::: SUPPLIED INFORMATION :::
==> src/hw/rxp_pkg.sv <==
// rxp_pkg: shared constants and types of the receive output port
package rxp_pkg;
   // character and status widths
   localparam int RXP_CHAR_W = 8;
   localparam int RXP_RAW_W = 10;
   localparam int RXP_STAT_W = 3;
   // fifo word layout: {comma, raw[9:0], dec[7:0], status[2:0]}
   localparam int RXP_ST_LSB = 0;
   localparam int RXP_DEC_LSB = 3;
   localparam int RXP_RAW_LSB = 11;
   localparam int RXP_COMMA_BIT = 21;
   localparam int RXP_WORD_W = 22;
   // bypass layout of the raw character
   localparam int RXP_RAW_LOW_W = 2;
   // buffering depth
   localparam int RXP_FIFO_DEPTH = 16;
   // tx clock synthesis counter width
   localparam int RXP_CNT_W = 8;
   // reset values of outputs
   localparam logic RXP_CLK_RST = 1'h0;
   localparam logic [RXP_CHAR_W-1:0] RXP_CHAR_RST = 8'h00;
   localparam logic [RXP_STAT_W-1:0] RXP_STAT_RST = 3'h0;
   // system clock
   localparam int RXP_MCLK_HZ = 50000000;
   // receive clock pair modes
   typedef enum logic [1:0] {
      RXP_MODE_FULL,
      RXP_MODE_DIV2,
      RXP_MODE_FOLLOW
   } rxp_mode_t;
endpackage

==> src/hw/rxp_port.sv <==
// rxp_port: receive output port with clock pair, tx clock out and fifo
`timescale 1ns/1ps
`default_nettype none

// character fifo, flip-flop storage, registered flags
module rxp_fifo #(
   parameter int WIDTH = 22,
   parameter int DEPTH = 16
) (
   // clock and reset
   input wire logic clk,
   input wire logic rst,
   // fill side
   input wire logic in_valid,
   output logic in_ready,
   input wire logic [WIDTH-1:0] in_data,
   // drain side
   output logic out_valid,
   input wire logic out_ready,
   output logic [WIDTH-1:0] out_data
);
   localparam int AW = $clog2(DEPTH);
   localparam logic [AW:0] DEPTH_C = (AW+1)'(DEPTH);
   localparam logic [AW-1:0] LAST_C = (AW)'(DEPTH-1);

   logic [WIDTH-1:0] mem_ff [DEPTH];  // storage
   logic [WIDTH-1:0] nxt_mem [DEPTH];
   logic [AW-1:0] wr_ff, nxt_wr;      // write index
   logic [AW-1:0] rd_ff, nxt_rd;      // read index
   logic [AW:0] cnt_ff, nxt_cnt;      // fill level
   logic ready_ff, nxt_ready;         // not full
   logic valid_ff, nxt_valid;         // not empty
   logic push, pop;

   // next state of storage, pointers and flags
   always_comb begin
      push = in_valid && ready_ff;
      pop = out_ready && valid_ff;
      nxt_mem = mem_ff;
      nxt_wr = wr_ff;
      nxt_rd = rd_ff;
      nxt_cnt = cnt_ff;
      if (push) begin
         nxt_mem[wr_ff] = in_data;
         nxt_wr = (wr_ff == LAST_C) ? '0 : wr_ff + 1'b1;
      end
      if (pop) begin
         nxt_rd = (rd_ff == LAST_C) ? '0 : rd_ff + 1'b1;
      end
      if (push && !pop) begin
         nxt_cnt = cnt_ff + 1'b1;
      end else if (pop && !push) begin
         nxt_cnt = cnt_ff - 1'b1;
      end
      // flags registered so both sides see flop outputs
      nxt_ready = (nxt_cnt != DEPTH_C);
      nxt_valid = (nxt_cnt != '0);
   end

   // register only
   always_ff @(posedge clk) begin
      if (rst) begin
         wr_ff <= '0;
         rd_ff <= '0;
         cnt_ff <= '0;
         ready_ff <= 1'b1;
         valid_ff <= 1'b0;
      end else begin
         wr_ff <= nxt_wr;
         rd_ff <= nxt_rd;
         cnt_ff <= nxt_cnt;
         ready_ff <= nxt_ready;
         valid_ff <= nxt_valid;
      end
      // data storage needs no reset, flags guard it
      mem_ff <= nxt_mem;
   end

   assign in_ready = ready_ff;
   assign out_valid = valid_ff;
   assign out_data = mem_ff[rd_ff];
endmodule

module rxp_port
   import rxp_pkg::*;
#(
   parameter int FIFO_DEPTH = rxp_pkg::RXP_FIFO_DEPTH,
   parameter int CNT_W = rxp_pkg::RXP_CNT_W
) (
   // clock and reset
   input wire logic mclk,
   input wire logic sys_rst,
   // configuration latches
   input wire logic rx_clock_source_select,
   input wire logic rx_rate_select,
   input wire logic tx_rate_select,
   input wire logic ref_half_rate,
   input wire logic decoder_bypass,
   // clock pins from outside
   input wire logic channel_ref_clock,
   input wire logic rx_recovered_clock,
   // characters from the receive decoder
   input wire logic rx_word_valid,
   output logic rx_word_ready,
   input wire logic [rxp_pkg::RXP_RAW_W-1:0] rx_raw_char,
   input wire logic [rxp_pkg::RXP_CHAR_W-1:0] rx_dec_char,
   input wire logic [rxp_pkg::RXP_STAT_W-1:0] rx_dec_status,
   input wire logic rx_comma_found,
   // host parallel output
   output logic rx_interface_clock_p,
   output logic rx_interface_clock_n,
   output logic [rxp_pkg::RXP_CHAR_W-1:0] rx_char_out,
   output logic [rxp_pkg::RXP_STAT_W-1:0] rx_status_out,
   // transmit clock output
   output logic tx_clock_out,
   output logic tx_char_strobe
);
   import rxp_pkg::*;

   // pin synchronisers: bit 0 reference, bit 1 recovered
   logic [1:0] pin_s1_ff, pin_s2_ff, pin_d_ff;
   logic [1:0] nxt_s1, nxt_s2, nxt_d;
   logic ref_rise, ref_fall, rec_rise, rec_fall;
   logic src_rise, src_fall;          // selected source edges
   rxp_mode_t mode;                   // pair generation mode
   logic char_evt;                    // a character is presented

   // fifo wires
   logic fifo_valid;
   logic [RXP_WORD_W-1:0] fifo_word;
   logic [RXP_WORD_W-1:0] in_word;

   // output registers
   logic clk_ff, nxt_clk;             // true clock of the pair
   logic clkn_ff, nxt_clkn;           // complement clock
   logic [RXP_CHAR_W-1:0] char_ff, nxt_char;
   logic [RXP_STAT_W-1:0] stat_ff, nxt_stat;

   // tx clock synthesis
   logic [CNT_W-1:0] tx_cnt_ff, nxt_tx_cnt;   // cycles since ref edge
   logic [CNT_W-1:0] tx_half_ff, nxt_tx_half; // last ref half period
   logic tx_ff, nxt_tx;
   logic txs_ff, nxt_txs;

   // two-flop synchronisers plus a delay flop; stage two and the delay flop are looked at
   always_comb begin
      nxt_s1 = {rx_recovered_clock, channel_ref_clock};
      nxt_s2 = pin_s1_ff;
      nxt_d = pin_s2_ff;
   end

   always_ff @(posedge mclk) begin
      if (sys_rst) begin
         pin_s1_ff <= '0;
         pin_s2_ff <= '0;
         pin_d_ff <= '0;
      end else begin
         pin_s1_ff <= nxt_s1;
         pin_s2_ff <= nxt_s2;
         pin_d_ff <= nxt_d;
      end
   end

   // edge detection on synchronised levels
   assign ref_rise = pin_s2_ff[0] & ~pin_d_ff[0];
   assign ref_fall = ~pin_s2_ff[0] & pin_d_ff[0];
   assign rec_rise = pin_s2_ff[1] & ~pin_d_ff[1];
   assign rec_fall = ~pin_s2_ff[1] & pin_d_ff[1];

   // source and mode selection
   always_comb begin
      // recovered or reference timing
      src_rise = rx_clock_source_select ? ref_rise : rec_rise;
      src_fall = rx_clock_source_select ? ref_fall : rec_fall;
      if (rx_clock_source_select && ref_half_rate) begin
         // rate setting ignored here
         mode = RXP_MODE_FOLLOW;
      end else if (rx_rate_select) begin
         mode = RXP_MODE_DIV2;
      end else begin
         mode = RXP_MODE_FULL;
      end
      // when a new character goes out
      if (mode == RXP_MODE_FOLLOW) begin
         char_evt = ref_rise | ref_fall;
      end else begin
         char_evt = src_rise;
      end
   end

   // pack decoder side word
   always_comb begin
      in_word = '0;
      in_word[RXP_COMMA_BIT] = rx_comma_found;
      in_word[RXP_RAW_LSB +: RXP_RAW_W] = rx_raw_char;
      in_word[RXP_DEC_LSB +: RXP_CHAR_W] = rx_dec_char;
      in_word[RXP_ST_LSB +: RXP_STAT_W] = rx_dec_status;
   end

   // fifo drains one word per character event
   rxp_fifo #(
      .WIDTH(RXP_WORD_W),
      .DEPTH(FIFO_DEPTH)
   ) u_fifo (
      .clk(mclk),
      .rst(sys_rst),
      .in_valid(rx_word_valid),
      .in_ready(rx_word_ready),
      .in_data(in_word),
      .out_valid(fifo_valid),
      .out_ready(char_evt),
      .out_data(fifo_word)
   );

   // next clock pair and presented character
   always_comb begin
      nxt_clk = clk_ff;
      nxt_char = char_ff;
      nxt_stat = stat_ff;
      case (mode)
         RXP_MODE_FULL: begin
            // high on source rise, low on source fall
            if (src_rise) begin
               nxt_clk = 1'b1;
            end else if (src_fall) begin
               nxt_clk = 1'b0;
            end
         end
         RXP_MODE_DIV2: begin
            // divided copy, toggles once per character
            if (src_rise) begin
               nxt_clk = ~clk_ff;
            end
         end
         RXP_MODE_FOLLOW: begin
            // buffered copy of the reference
            nxt_clk = pin_s2_ff[0];
         end
         default: begin
            nxt_clk = clk_ff;
         end
      endcase
      // complement always opposite, never stops
      nxt_clkn = ~nxt_clk;
      // data and status change in the same cycle as the pair
      if (char_evt && fifo_valid) begin
         if (decoder_bypass) begin
            // raw character split over data and status
            nxt_char = fifo_word[RXP_RAW_LSB+RXP_RAW_LOW_W +: RXP_CHAR_W];
            nxt_stat[RXP_RAW_LOW_W-1:0] =
               fifo_word[RXP_RAW_LSB +: RXP_RAW_LOW_W];
            nxt_stat[RXP_STAT_W-1] = fifo_word[RXP_COMMA_BIT];
         end else begin
            nxt_char = fifo_word[RXP_DEC_LSB +: RXP_CHAR_W];
            nxt_stat = fifo_word[RXP_ST_LSB +: RXP_STAT_W];
         end
      end
      // empty fifo on an event: last character is held
   end

   // register the output group
   always_ff @(posedge mclk) begin
      if (sys_rst) begin
         clk_ff <= RXP_CLK_RST;
         clkn_ff <= ~RXP_CLK_RST;
         char_ff <= RXP_CHAR_RST;
         stat_ff <= RXP_STAT_RST;
      end else begin
         clk_ff <= nxt_clk;
         clkn_ff <= nxt_clkn;
         char_ff <= nxt_char;
         stat_ff <= nxt_stat;
      end
   end

   // tx clock: measure ref half period, insert a mid edge for 2x
   always_comb begin
      nxt_tx_cnt = tx_cnt_ff;
      nxt_tx_half = tx_half_ff;
      nxt_tx = tx_ff;
      if (ref_rise || ref_fall) begin
         nxt_tx_half = tx_cnt_ff;
         nxt_tx_cnt = '0;
      end else if (tx_cnt_ff != '1) begin
         // saturate so a stopped ref does not wrap
         nxt_tx_cnt = tx_cnt_ff + 1'b1;
      end
      if (!tx_rate_select) begin
         // same frequency as the reference
         nxt_tx = pin_s2_ff[0];
      end else if (ref_rise || ref_fall) begin
         // rise on every reference edge
         nxt_tx = 1'b1;
      end else if (tx_cnt_ff == (tx_half_ff >> 1)) begin
         // fall halfway through the half period
         nxt_tx = 1'b0;
      end
      // phase to ref set by sync latency, not promised
      // character strobe marks each tx rising edge
      nxt_txs = nxt_tx & ~tx_ff;
   end

   always_ff @(posedge mclk) begin
      if (sys_rst) begin
         tx_cnt_ff <= '0;
         tx_half_ff <= '0;
         tx_ff <= RXP_CLK_RST;
         txs_ff <= 1'b0;
      end else begin
         tx_cnt_ff <= nxt_tx_cnt;
         tx_half_ff <= nxt_tx_half;
         tx_ff <= nxt_tx;
         txs_ff <= nxt_txs;
      end
   end

   // outputs straight from flops
   assign rx_interface_clock_p = clk_ff;
   assign rx_interface_clock_n = clkn_ff;
   assign rx_char_out = char_ff;
   assign rx_status_out = stat_ff;
   assign tx_clock_out = tx_ff;
   assign tx_char_strobe = txs_ff;
endmodule

`default_nettype wire

==> config.mk <==
export PLATFORM = sky130hd
export DESIGN_NAME = rxp_port
export DESIGN_NICKNAME = d
export VERILOG_FILES = /design/src/hw/rxp_pkg.sv /design/src/hw/rxp_port.sv
export SDC_FILE = /design/constraint.sdc
export NUM_CORES = 1
export LEC_CHECK = 0
export BUFFER_PORTS_ARGS = -buffer_cell sky130_fd_sc_hd__buf_2
export CORE_MARGIN = 3
export CORE_UTILIZATION = 56
export DETAILED_ROUTE_END_ITERATION = 10
export PLACE_DENSITY = 0.73
export SYNTH_ARGS = -nofsm -noshare
export SYNTH_HDL_FRONTEND = slang
export SYNTH_SLANG_ARGS = --single-unit
==> constraint.sdc <==
create_clock -name mclk -period 6.7 [get_ports mclk]
set_input_delay 1.34 -clock mclk [delete_from_list [all_inputs] [get_ports mclk]]
set_output_delay 1.34 -clock mclk [all_outputs]
set_load 0.02 [all_outputs]
Word level (Yosys, flattened, before mapping) --
Index checks and enable logic that the tools add are counted. W data, S select, Z words.
Word-level totals: word-level logic and storage cells 98, memories kept 0, ROM bits 0, latch bits 0, register bits after elaboration 404, memory bits (writable) 0, output and inout bits 16
Cells by class: mux-type cells 24, equal/unequal tests 7, div/mod/pow operators 0, $lt $le $gt $ge 3, shift operators 0, bitwise operators 15, $mul 0, reductions and logical operators 12, $add $sub $neg 5
Operator list (number):
- $bwmux W352 | 1
- $bmux W22 S4 | 1
- $demux W22 S4 | 1
- $mux W22 | 3
- $ge A5 B5 Y1 const B | 2
- $mux W1 | 10
- $mux W5 | 2
- $not A4 Y5 | 2
- $add A4 B1 Y4 const B | 2
- $add A8 B1 Y8 const B | 1
- $eq A4 B4 Y1 const B | 2
- $eq A8 B7 Y1 | 1
- $mux W4 | 2
- $mux W8 | 1
- $ne A8 B8 Y1 const B | 1
- $not A1 Y1 | 7
- $logic_and A1 B1 Y1 | 6
- $add A5 B1 Y5 const B | 1
- $and A1 B1 Y1 | 5
- $lt A5 B1 Y1 const B | 1
- $ne A5 B5 Y1 const B | 1
- $reduce_bool A5 Y1 | 1
- $sub A5 B1 Y5 const B | 1
- $mux W3 | 1
- other kinds (9) | 10

Longest topological paths before layout --
Gate-level depths: netlist of the first run.
depth after elaboration 9, mapped depth 8, mapped depth without buffers 7

Hierarchy --
Synthesis of the first run repeated with hierarchy kept, for this count alone.
Second synthesis, totals: cells, all modules 860, area total of the unflattened synthesis 15952.8 um^2
By module, submodules not included:
- rxp_fifo | instances 1, cells an instance 678, area an instance 14244.9 um^2
- rxp_port | instances 1, cells an instance 182, area an instance 1707.9 um^2

Least setup slack after synthesis of the first run --
Ideal clock, no wire load.
path type input-to-reg, start input port rx_word_valid, end register u_fifo.mem_ff[264] (netlist name), enable pin, path slack 2.761 ns, cell stages on the path 4, arrival 3.510 ns, data required time 6.271 ns, library setup time 0.429 ns, cell sequence and2_1 -> clkbuf_1 -> nand2_1 -> nor3_1
On the way: longest elaborated chain between the ends 1
RTL lines:
- start: declaration | RTL line rxp_port.sv:103 | input wire logic rx_word_valid,
- $logic_and A1 B1 Y1 | RTL line rxp_port.sv:37 | push = in_valid && ready_ff;
- end signal: assignment | RTL line rxp_port.sv:76 | mem_ff <= nxt_mem;
- end: declaration | RTL line rxp_port.sv:26 | logic [WIDTH-1:0] mem_ff [DEPTH];
Every way passes these cells. A chain may end at the register's enable or synchronous reset.

Worst setup path in the final report of the first run --
start input port rx_word_valid, end register u_fifo.mem_ff[340] (netlist name), enable pin
The elaborated chain is that of the path after synthesis.

==> results of run 1 <==
## routing by layer
metal	global-route usage (%)	up-vias	wire length, µm
li1	-	3460	-
met1	33.1	4159	13600
met2	34.8	419	15900
met3	3.76	65	2790
met4	6.40	2	744
met5	0	-	13
## critical path, cell delays in order
cell and delay (ns):
buf_2 0.10, and2_1 0.42, nand2_1 0.26, nor3_2 0.90
buf_4 0.45
## final timing paths
| check | from | end | slack, ns | cells after the start |
|---|---|---|---|---|
| setup / recovery | rx_word_valid | u_fifo.mem_ff[340] | 3.42 | 5 |
| hold / removal | nxt_s2[1] | nxt_d[1] | 0.45 | 1 |
| setup reg to reg | u_fifo.rd_ff[1] | rx_char_out[7] | 3.45 | 5 |
| hold reg to reg | nxt_s2[1] | nxt_d[1] | 0.45 | 1 |
## area by class of cell
class / count / area [µm²] / area share (%)
repair buffers: 68 / 400 / 2.25
multi-input cells: 355 / 4020 / 22.6
inverters: 10 / 37.5 / 0.211
clock inverters: 19 / 184 / 1.03
clock buffers: 55 / 1110 / 6.22
flip-flops and latches: 403 / 11600 / 65.1
well taps: 372 / 465 / 2.61
## logic make-up after synthesis
| logic type | after synthesis | synth area share (%) |
|---|---|---|
| compound gates | 77 | 3.25 |
| simple gates | 127 | 3.90 |
| xor+xnor | 15 | 0.829 |
| fa+ha+maj | 10 | 0.789 |
| mux | 126 | 16.3 |
| buf+inv | 51 | 1.83 |
| flops | 403 | 73.1 |
## flip-flops by register name, summed over array words and instances, names as in the netlist
signal	cells
nxt_d	2
rx_interface_clock_n	1
tx_half_ff	7
rx_char_out	8
nxt_s2	2
u_fifo.cnt_ff	5
u_fifo.rd_ff	4
rx_interface_clock_p	1
tx_cnt_ff	8
tx_char_strobe	1
u_fifo.out_valid	1
tx_clock_out	1
rx_status_out	3
u_fifo.in_ready	1
u_fifo.wr_ff	4
pin_d_ff	2
u_fifo.mem_ff	352
## cell usage after synthesis, drive strengths merged, types with 2 or more instances
cell       n
mux2i     25
and3       2
buf       23
nor2b      5
nor3      16
or2        2
o22ai      2
o221ai     8
edfxtp   352
nor2      38
o31ai      3
xor2       8
mux4     100
or4        4
a21oi     23
a2111oi    2
nand2b    11
o21a       2
o311a      2
o21ai     15
inv       10
and4       2
and2       3
a211oi     7
clkbuf    18
nand3     10
nand4      4
nand2     26
xnor2      7
ha        10
a311oi     2
dfxtp     51
o311ai     3
## power groups by stage
| stage | combinational, W | clock, W | sequential [W] |
|---|---|---|---|
| after CTS | 0.000280 | 0.00222 | 0.00281 |
| after global routing | 0.000302 | 0.00233 | 0.00281 |
| after detailed placement | 0.000278 | 0 | 0.00286 |
| after floorplan | 0.000177 | 0 | 0.00285 |
| final | 0.000280 | 0.00220 | 0.00281 |
| after global placement | 0.000264 | 0 | 0.00286 |
## stage by stage
step | cells | hold slack [ns]
after global placement | 1207 | 0.426
after CTS | 1281 | 0.458
after detailed placement | 1207 | 0.439
final | 1282 | 0.446
after global routing | 1282 | 0.470
after floorplan | 809 | 0.414
==> key figures, run 1 <==
Pwr
  – Logic pwr share: roughly 5.3%
  – Psw: about 0.0011 W
  – Sw Share: 21.1%
  – Clk network pwr share: between 40% and 50%
  – Cell Int Power: ~0.0042 W
  – Leak: around 5.7 nW
  – Sequential share of power: a little over half
  – Power Density: a little under 300 mW/mm²
  – Design Power: between 0.005 and 0.006 W
  – VDD IR max: ~0.17 mV

Detailed routing
  – Routed wire length: ~33000 µm
  – Antenna Nets Post-Route: 0
  – Vias after detailed routing: 8105
  – DR iter-0 viols: 944
  – Avg Vias per Cell: roughly 6.3
  – TritonRoute pass-1 iters: 6
  – Post-route DRC: 0
  – Wire length per cell: between 20 and 30 µm

Logic synthesis
  – Synthesized flop and latch total: 403
  – Syn avg cell area: 19.6 µm²
  – Ys async rst share: 0%
  – EDFF count, synth: around 350
  – Gate Count Post-Synth: approximately 810
  – Netlist cell types: 53
  – Dominant cells by area after synthesis: edfxtp_1, mux4_2, dfxtp_1, mux4_1, mux2i_1
  – Synth warn: 0
  – Post-Syn Area: 0.0158 mm²
  – Top_reg_cell synth: edfxtp_1
  – Leading area contributor after synthesis: edfxtp_1
  – Mapped Nets: roughly 850
  – Share of the synthesized area in the top cell type: about two thirds
  – Seq/Total Area, Yosys: approximately 73%

Timing
  – Setup Skew: roughly 0.011 ns
  – Crit share post-route: ~49%
  – RSZ-0062 raised after global routing: no
  – Final setup TNS: 0 ns
  – Fin. Hold Viols: 0
  – Fmax: a little over 300 MHz
  – Fin crit period: ~3.3 ns
  – Slew headroom: between 10% and 20%
  – Slew Limit Fails: 0
  – # setup viols final: 0
  – Slew @ Worst Pin: 1.32 ns
  – Worst setup margin: about 3.4 ns

Global route
  – GRT Overall Usage: 22.3%
  – Vias in the first global route: 8405
  – Largest net degree at the start of global routing: 64
  – First-pass GRT wire length: a little over 50000 µm
  – Antenna violations before repair: 1
  – Congestion Overflow GR: 0

Cells and area
  – Post-route cell area: roughly 0.018 mm²
  – Area Overhead vs Synth: 12.4%
  – Commonest non-fill, non-tap cell in the layout: edfxtp_1
  – Nets: between 900 and 1k
  – Fill count: approximately 1.8k
  – Diode count: 0
  – Final core utilization: between 60% and 70%
  – Layout cells sized above 1: 25.5%
  – Most used cells in the layout excluding fill and tap cells: edfxtp_1, mux4_2, dfxtp_1, buf_2, clkbuf_16

Place
  – Post-DP Area: between 0.015 and 0.02 mm²
  – Final RePlAce weighted congestion: between 0.8 and 0.9
  – Post-DP HPWL: between 15000 and 20000 µm
  – IO Port Bufs: 47
  – DP Worst Slack: ~3 ns

Die
  – Initial Util: a little under 60%
  – Row cnt: 60
  – Die Span X: between 150 and 200 µm
  – Total core area: ~0.027 mm²
  – I/O pins: 48
  – DIE AREA: 0.0304 mm²
  – Die H: 174 µm

Clock network
  – H-tree depth: 2
  – Clock latency on the worst-skew pair: approximately 0.52 ns
  – CTS buffer count: a little over 40
  – Setup bufs post-CTS: 0
  – Num Clock Sinks: 403
  – Hold-fix buffers, CTS: 0
  – Max clock buf depth: 3
  – Clk Tree Root Cell: clkbuf_16
  – CTS tree: yes
  – Clock transition at path regs: about 0.06 ns
  – Post-CTS sizing: 0

Critical path
  – Critical path capture point type: flip-flop
  – Critical Path Fanout Max: 13
  – Critical path launch point type: input pin
  – Crit Path Class: in -> reg
  – Crit path arrival time: 3.48 ns
  – Worst Path Required: 6.89 ns

Run
  – # Max-Cap Violations: 0

Status
  – Outcome: finished, final reports clean

Hold path
  – Worst min path class: reg -> reg
No activity file was read; power rests on OpenSTA's default activity.
==> run 2, diff against run 1 <==
ABC_AREA = 1   (was not set)
clock period = 3.3 ns   (was 6.7 ns; I/O delays follow)
==> run 2 against run 1 <==
Die area grew 2.7%. Combinational power increased to 4.9 times the previous value. Total power grew 120%. Via count grew 34%. Largest cell class unchanged. Highest routed layer is now met4. Largest power group unchanged. Core utilization shrank 0.47 points. Sequential power rose by 100%. First-iteration DRC count up 45%. Worst setup slack worse by 2.4 ns. Register-to-register slack worse by 2.5 ns. Worst hold slack got worse by 0.11 ns. Clock power up 110%.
:::
• TASK PROMPT:
Among the lines above, repeat exactly those from the line with "export PLATFORM = sky130hd" to the line with "create_clock -name mclk", counting both ends.

• FINISHED EXERCISE:
export PLATFORM = sky130hd
export DESIGN_NAME = rxp_port
export DESIGN_NICKNAME = d
export VERILOG_FILES = /design/src/hw/rxp_pkg.sv /design/src/hw/rxp_port.sv
export SDC_FILE = /design/constraint.sdc
export NUM_CORES = 1
export LEC_CHECK = 0
export BUFFER_PORTS_ARGS = -buffer_cell sky130_fd_sc_hd__buf_2
export CORE_MARGIN = 3
export CORE_UTILIZATION = 56
export DETAILED_ROUTE_END_ITERATION = 10
export PLACE_DENSITY = 0.73
export SYNTH_ARGS = -nofsm -noshare
export SYNTH_HDL_FRONTEND = slang
export SYNTH_SLANG_ARGS = --single-unit
==> constraint.sdc <==
create_clock -name mclk -period 6.7 [get_ports mclk]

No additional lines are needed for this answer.